___ Data shown
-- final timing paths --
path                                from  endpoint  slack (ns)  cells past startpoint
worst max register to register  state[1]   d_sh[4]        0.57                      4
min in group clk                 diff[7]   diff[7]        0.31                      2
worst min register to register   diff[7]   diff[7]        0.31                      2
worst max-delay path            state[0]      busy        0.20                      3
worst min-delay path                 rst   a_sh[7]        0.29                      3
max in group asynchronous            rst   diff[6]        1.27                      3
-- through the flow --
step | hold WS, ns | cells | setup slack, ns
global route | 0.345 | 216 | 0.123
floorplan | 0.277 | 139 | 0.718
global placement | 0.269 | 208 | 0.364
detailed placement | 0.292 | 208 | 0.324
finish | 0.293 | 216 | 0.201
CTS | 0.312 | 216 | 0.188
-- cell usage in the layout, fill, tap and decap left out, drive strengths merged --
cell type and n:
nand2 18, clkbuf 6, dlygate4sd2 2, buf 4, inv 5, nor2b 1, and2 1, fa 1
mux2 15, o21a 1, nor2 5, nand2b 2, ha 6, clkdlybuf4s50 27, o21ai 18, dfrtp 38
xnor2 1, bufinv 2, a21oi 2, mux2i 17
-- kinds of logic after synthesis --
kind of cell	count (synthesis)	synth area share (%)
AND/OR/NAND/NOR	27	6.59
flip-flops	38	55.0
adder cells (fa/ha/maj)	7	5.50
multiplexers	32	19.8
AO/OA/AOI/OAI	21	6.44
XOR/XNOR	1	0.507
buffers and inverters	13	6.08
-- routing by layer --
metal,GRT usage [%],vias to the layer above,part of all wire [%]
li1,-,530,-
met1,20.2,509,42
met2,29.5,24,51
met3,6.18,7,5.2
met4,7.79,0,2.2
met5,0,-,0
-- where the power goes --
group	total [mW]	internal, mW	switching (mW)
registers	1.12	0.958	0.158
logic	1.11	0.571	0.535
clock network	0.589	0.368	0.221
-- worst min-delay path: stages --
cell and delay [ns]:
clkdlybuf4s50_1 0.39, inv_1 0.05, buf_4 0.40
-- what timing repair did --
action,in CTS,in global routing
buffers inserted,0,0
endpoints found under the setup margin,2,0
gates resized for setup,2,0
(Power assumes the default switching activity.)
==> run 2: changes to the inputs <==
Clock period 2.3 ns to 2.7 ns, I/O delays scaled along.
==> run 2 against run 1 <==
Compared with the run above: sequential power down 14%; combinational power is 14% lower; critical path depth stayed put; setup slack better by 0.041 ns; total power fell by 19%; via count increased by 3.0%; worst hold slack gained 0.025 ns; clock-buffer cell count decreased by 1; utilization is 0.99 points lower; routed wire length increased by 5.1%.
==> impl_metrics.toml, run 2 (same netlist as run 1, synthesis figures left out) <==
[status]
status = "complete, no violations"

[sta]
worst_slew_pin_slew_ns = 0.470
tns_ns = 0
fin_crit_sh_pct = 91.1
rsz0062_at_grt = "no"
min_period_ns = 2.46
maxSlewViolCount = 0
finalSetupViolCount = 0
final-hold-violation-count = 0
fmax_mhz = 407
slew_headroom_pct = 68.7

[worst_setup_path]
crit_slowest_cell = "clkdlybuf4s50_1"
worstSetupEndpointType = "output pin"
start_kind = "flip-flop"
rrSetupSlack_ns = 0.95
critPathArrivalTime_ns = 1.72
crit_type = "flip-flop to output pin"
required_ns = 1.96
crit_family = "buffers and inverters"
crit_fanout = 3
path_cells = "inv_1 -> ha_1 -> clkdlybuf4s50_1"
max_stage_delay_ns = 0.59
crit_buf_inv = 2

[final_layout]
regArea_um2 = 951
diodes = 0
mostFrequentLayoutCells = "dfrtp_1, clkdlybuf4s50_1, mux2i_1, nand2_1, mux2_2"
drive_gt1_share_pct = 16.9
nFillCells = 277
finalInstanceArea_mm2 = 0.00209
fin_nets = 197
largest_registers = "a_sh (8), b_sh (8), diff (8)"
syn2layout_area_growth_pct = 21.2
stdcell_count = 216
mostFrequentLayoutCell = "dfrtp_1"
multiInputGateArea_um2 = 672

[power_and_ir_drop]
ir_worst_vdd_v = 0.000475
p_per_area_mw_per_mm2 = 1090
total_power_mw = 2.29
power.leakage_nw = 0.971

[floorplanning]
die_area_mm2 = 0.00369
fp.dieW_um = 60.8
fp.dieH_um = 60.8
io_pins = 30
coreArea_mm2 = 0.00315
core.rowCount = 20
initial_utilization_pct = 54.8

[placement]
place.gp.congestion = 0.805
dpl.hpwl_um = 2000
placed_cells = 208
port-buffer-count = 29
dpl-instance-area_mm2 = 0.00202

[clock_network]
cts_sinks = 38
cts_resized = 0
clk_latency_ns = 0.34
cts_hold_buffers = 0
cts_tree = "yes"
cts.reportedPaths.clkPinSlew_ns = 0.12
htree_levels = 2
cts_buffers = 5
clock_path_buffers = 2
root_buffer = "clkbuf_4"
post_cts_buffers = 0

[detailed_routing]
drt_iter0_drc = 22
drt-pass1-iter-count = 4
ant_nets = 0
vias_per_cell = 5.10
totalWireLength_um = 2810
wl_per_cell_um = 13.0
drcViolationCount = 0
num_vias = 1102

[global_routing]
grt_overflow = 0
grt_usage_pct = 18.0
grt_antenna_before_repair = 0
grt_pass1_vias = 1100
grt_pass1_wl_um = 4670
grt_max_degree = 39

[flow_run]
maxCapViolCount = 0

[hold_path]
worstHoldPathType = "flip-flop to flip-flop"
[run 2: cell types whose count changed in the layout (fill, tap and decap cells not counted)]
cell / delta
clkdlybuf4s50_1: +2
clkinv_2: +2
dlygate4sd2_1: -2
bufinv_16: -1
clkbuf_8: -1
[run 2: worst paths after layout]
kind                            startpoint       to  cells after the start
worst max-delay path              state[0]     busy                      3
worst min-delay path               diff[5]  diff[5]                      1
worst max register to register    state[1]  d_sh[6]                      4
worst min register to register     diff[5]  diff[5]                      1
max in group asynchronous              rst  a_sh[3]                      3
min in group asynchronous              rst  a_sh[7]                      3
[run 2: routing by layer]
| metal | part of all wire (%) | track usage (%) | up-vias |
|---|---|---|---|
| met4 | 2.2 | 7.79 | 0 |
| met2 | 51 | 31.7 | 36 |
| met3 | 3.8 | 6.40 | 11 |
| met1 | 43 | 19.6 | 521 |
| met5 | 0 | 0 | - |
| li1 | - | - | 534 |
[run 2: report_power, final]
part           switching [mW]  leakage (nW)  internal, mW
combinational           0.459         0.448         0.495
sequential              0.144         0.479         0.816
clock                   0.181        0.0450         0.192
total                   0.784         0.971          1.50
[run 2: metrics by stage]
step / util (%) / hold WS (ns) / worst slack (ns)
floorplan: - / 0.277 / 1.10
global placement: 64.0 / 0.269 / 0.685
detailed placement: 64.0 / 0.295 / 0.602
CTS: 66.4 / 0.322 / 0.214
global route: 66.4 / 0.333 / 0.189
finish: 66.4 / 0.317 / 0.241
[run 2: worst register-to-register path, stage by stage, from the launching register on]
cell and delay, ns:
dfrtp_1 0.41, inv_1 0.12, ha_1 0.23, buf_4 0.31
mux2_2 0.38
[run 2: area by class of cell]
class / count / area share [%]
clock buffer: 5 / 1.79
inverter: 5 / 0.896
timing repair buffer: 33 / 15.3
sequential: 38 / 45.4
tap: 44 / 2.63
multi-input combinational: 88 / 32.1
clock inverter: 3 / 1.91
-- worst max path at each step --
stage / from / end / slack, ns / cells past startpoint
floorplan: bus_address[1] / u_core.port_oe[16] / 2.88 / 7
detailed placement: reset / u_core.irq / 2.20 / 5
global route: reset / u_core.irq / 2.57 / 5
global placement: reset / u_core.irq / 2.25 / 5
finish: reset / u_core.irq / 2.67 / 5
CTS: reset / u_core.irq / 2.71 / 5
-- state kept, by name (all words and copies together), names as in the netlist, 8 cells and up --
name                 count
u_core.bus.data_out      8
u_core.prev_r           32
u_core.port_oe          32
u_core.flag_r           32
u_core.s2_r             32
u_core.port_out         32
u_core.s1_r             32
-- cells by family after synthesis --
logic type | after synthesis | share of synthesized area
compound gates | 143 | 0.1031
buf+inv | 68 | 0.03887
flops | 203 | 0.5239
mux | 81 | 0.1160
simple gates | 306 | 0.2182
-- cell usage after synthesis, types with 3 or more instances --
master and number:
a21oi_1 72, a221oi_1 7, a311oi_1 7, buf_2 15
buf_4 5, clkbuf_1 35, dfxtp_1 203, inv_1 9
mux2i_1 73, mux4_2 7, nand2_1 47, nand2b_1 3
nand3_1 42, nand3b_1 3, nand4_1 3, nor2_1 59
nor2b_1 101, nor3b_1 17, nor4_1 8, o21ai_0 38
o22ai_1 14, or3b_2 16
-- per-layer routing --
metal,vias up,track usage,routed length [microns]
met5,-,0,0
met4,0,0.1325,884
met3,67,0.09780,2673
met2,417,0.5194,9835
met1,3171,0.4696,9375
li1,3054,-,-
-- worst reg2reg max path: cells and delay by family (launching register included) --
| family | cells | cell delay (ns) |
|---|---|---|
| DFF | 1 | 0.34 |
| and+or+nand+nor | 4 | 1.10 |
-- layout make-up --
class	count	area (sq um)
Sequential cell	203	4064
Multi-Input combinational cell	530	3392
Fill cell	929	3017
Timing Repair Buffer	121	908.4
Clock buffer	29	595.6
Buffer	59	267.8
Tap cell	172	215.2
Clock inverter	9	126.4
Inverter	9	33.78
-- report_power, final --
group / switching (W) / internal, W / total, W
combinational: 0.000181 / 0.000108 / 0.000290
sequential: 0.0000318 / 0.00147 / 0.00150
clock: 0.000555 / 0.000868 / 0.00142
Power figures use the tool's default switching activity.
==> src/rtl/alu_seq.sv <==
// Registered 8-op ALU with valid/ready handshakes.
// MUL runs as a WIDTH-cycle shift-add loop; other ops finish in one cycle.
module alu_seq #(
  parameter int WIDTH = 16
) (
  input  logic             clk,
  input  logic             reset,
  input  logic             in_valid,
  output logic             in_ready,
  input  logic [WIDTH-1:0] Ain,
  input  logic [WIDTH-1:0] Bin,
  input  logic [2:0]       ALUop,
  output logic             out_valid,
  input  logic             out_ready,
  output logic [WIDTH-1:0] out,
  output logic [3:0]       status
);

  localparam int SHW = $clog2(WIDTH);

  localparam logic [1:0] S_IDLE = 2'd0;
  localparam logic [1:0] S_MUL  = 2'd1;
  localparam logic [1:0] S_DONE = 2'd2;

  localparam logic [SHW:0] CNT_INIT = (SHW+1)'(WIDTH);
  localparam logic [SHW:0] CNT_ONE  = (SHW+1)'(1);

  logic [1:0]         state_q, state_d;
  logic [WIDTH-1:0]   out_q, out_d;
  logic [3:0]         status_q, status_d;
  logic [2*WIDTH-1:0] acc_q, acc_d;
  logic [2*WIDTH-1:0] mcand_q, mcand_d;
  logic [WIDTH-1:0]   mplier_q, mplier_d;
  logic [SHW:0]       cnt_q, cnt_d;

  logic [WIDTH:0]     add_w, sub_w, shl_w;
  logic [WIDTH-1:0]   res;
  logic               res_c, res_v;
  logic [2*WIDTH-1:0] mul_sum;
  logic [WIDTH-1:0]   mul_lo, mul_hi;

  assign in_ready  = (state_q == S_IDLE) & ~reset;
  assign out_valid = (state_q == S_DONE);
  assign out       = out_q;
  assign status    = status_q;

  always_comb begin
    add_w = {1'b0, Ain} + {1'b0, Bin};
    sub_w = {1'b0, Ain} - {1'b0, Bin};
    // Bit WIDTH of the widened shift is the last bit shifted out
    shl_w = {1'b0, Ain} << Bin[SHW-1:0];
    res   = '0;
    res_c = 1'b0;
    res_v = 1'b0;
    unique case (ALUop)
      3'b000: begin
        res   = add_w[WIDTH-1:0];
        res_c = add_w[WIDTH];
        res_v = (Ain[WIDTH-1] == Bin[WIDTH-1]) &&
                (res[WIDTH-1] != Ain[WIDTH-1]);
      end
      3'b001: begin
        res   = sub_w[WIDTH-1:0];
        res_c = sub_w[WIDTH];
        res_v = (Ain[WIDTH-1] != Bin[WIDTH-1]) &&
                (res[WIDTH-1] != Ain[WIDTH-1]);
      end
      3'b010: res = Ain & Bin;
      3'b011: res = ~Bin;
      3'b100: res = Ain | Bin;
      3'b101: res = Ain ^ Bin;
      3'b110: begin
        res   = shl_w[WIDTH-1:0];
        res_c = shl_w[WIDTH];
      end
      default: res = '0;
    endcase
  end

  always_comb begin
    mul_sum = acc_q + (mplier_q[0] ? mcand_q : '0);
    mul_lo  = mul_sum[WIDTH-1:0];
    mul_hi  = mul_sum[2*WIDTH-1:WIDTH];
  end

  always_comb begin
    state_d  = state_q;
    out_d    = out_q;
    status_d = status_q;
    acc_d    = acc_q;
    mcand_d  = mcand_q;
    mplier_d = mplier_q;
    cnt_d    = cnt_q;
    unique case (state_q)
      S_IDLE: begin
        if (in_valid) begin
          if (ALUop == 3'b111) begin
            mcand_d  = {{WIDTH{1'b0}}, Ain};
            mplier_d = Bin;
            acc_d    = '0;
            cnt_d    = CNT_INIT;
            state_d  = S_MUL;
          end else begin
            out_d    = res;
            status_d = {res_c, res == '0,
                        res_v, res[WIDTH-1]};
            state_d  = S_DONE;
          end
        end
      end
      S_MUL: begin
        acc_d    = mul_sum;
        mcand_d  = mcand_q << 1;
        mplier_d = mplier_q >> 1;
        cnt_d    = cnt_q - CNT_ONE;
        if (cnt_q == CNT_ONE) begin
          out_d    = mul_lo;
          status_d = {1'b0, mul_lo == '0,
                      |mul_hi, mul_lo[WIDTH-1]};
          state_d  = S_DONE;
        end
      end
      S_DONE: begin
        if (out_ready) state_d = S_IDLE;
      end
      default: state_d = S_IDLE;
    endcase
  end

  always_ff @(posedge clk or posedge reset) begin
    if (reset) begin
      state_q  <= S_IDLE;
      out_q    <= '0;
      status_q <= '0;
      acc_q    <= '0;
      mcand_q  <= '0;
      mplier_q <= '0;
      cnt_q    <= '0;
    end else begin
      state_q  <= state_d;
      out_q    <= out_d;
      status_q <= status_d;
      acc_q    <= acc_d;
      mcand_q  <= mcand_d;
      mplier_q <= mplier_d;
      cnt_q    <= cnt_d;
    end
  end

endmodule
______
_About this task_
Extract the lines above, from the first one through the one containing "run 2: changes", and return only those, unchanged.

_Response_
-- final timing paths --
path                                from  endpoint  slack (ns)  cells past startpoint
worst max register to register  state[1]   d_sh[4]        0.57                      4
min in group clk                 diff[7]   diff[7]        0.31                      2
worst min register to register   diff[7]   diff[7]        0.31                      2
worst max-delay path            state[0]      busy        0.20                      3
worst min-delay path                 rst   a_sh[7]        0.29                      3
max in group asynchronous            rst   diff[6]        1.27                      3
-- through the flow --
step | hold WS, ns | cells | setup slack, ns
global route | 0.345 | 216 | 0.123
floorplan | 0.277 | 139 | 0.718
global placement | 0.269 | 208 | 0.364
detailed placement | 0.292 | 208 | 0.324
finish | 0.293 | 216 | 0.201
CTS | 0.312 | 216 | 0.188
-- cell usage in the layout, fill, tap and decap left out, drive strengths merged --
cell type and n:
nand2 18, clkbuf 6, dlygate4sd2 2, buf 4, inv 5, nor2b 1, and2 1, fa 1
mux2 15, o21a 1, nor2 5, nand2b 2, ha 6, clkdlybuf4s50 27, o21ai 18, dfrtp 38
xnor2 1, bufinv 2, a21oi 2, mux2i 17
-- kinds of logic after synthesis --
kind of cell	count (synthesis)	synth area share (%)
AND/OR/NAND/NOR	27	6.59
flip-flops	38	55.0
adder cells (fa/ha/maj)	7	5.50
multiplexers	32	19.8
AO/OA/AOI/OAI	21	6.44
XOR/XNOR	1	0.507
buffers and inverters	13	6.08
-- routing by layer --
metal,GRT usage [%],vias to the layer above,part of all wire [%]
li1,-,530,-
met1,20.2,509,42
met2,29.5,24,51
met3,6.18,7,5.2
met4,7.79,0,2.2
met5,0,-,0
-- where the power goes --
group	total [mW]	internal, mW	switching (mW)
registers	1.12	0.958	0.158
logic	1.11	0.571	0.535
clock network	0.589	0.368	0.221
-- worst min-delay path: stages --
cell and delay [ns]:
clkdlybuf4s50_1 0.39, inv_1 0.05, buf_4 0.40
-- what timing repair did --
action,in CTS,in global routing
buffers inserted,0,0
endpoints found under the setup margin,2,0
gates resized for setup,2,0
(Power assumes the default switching activity.)
==> run 2: changes to the inputs <==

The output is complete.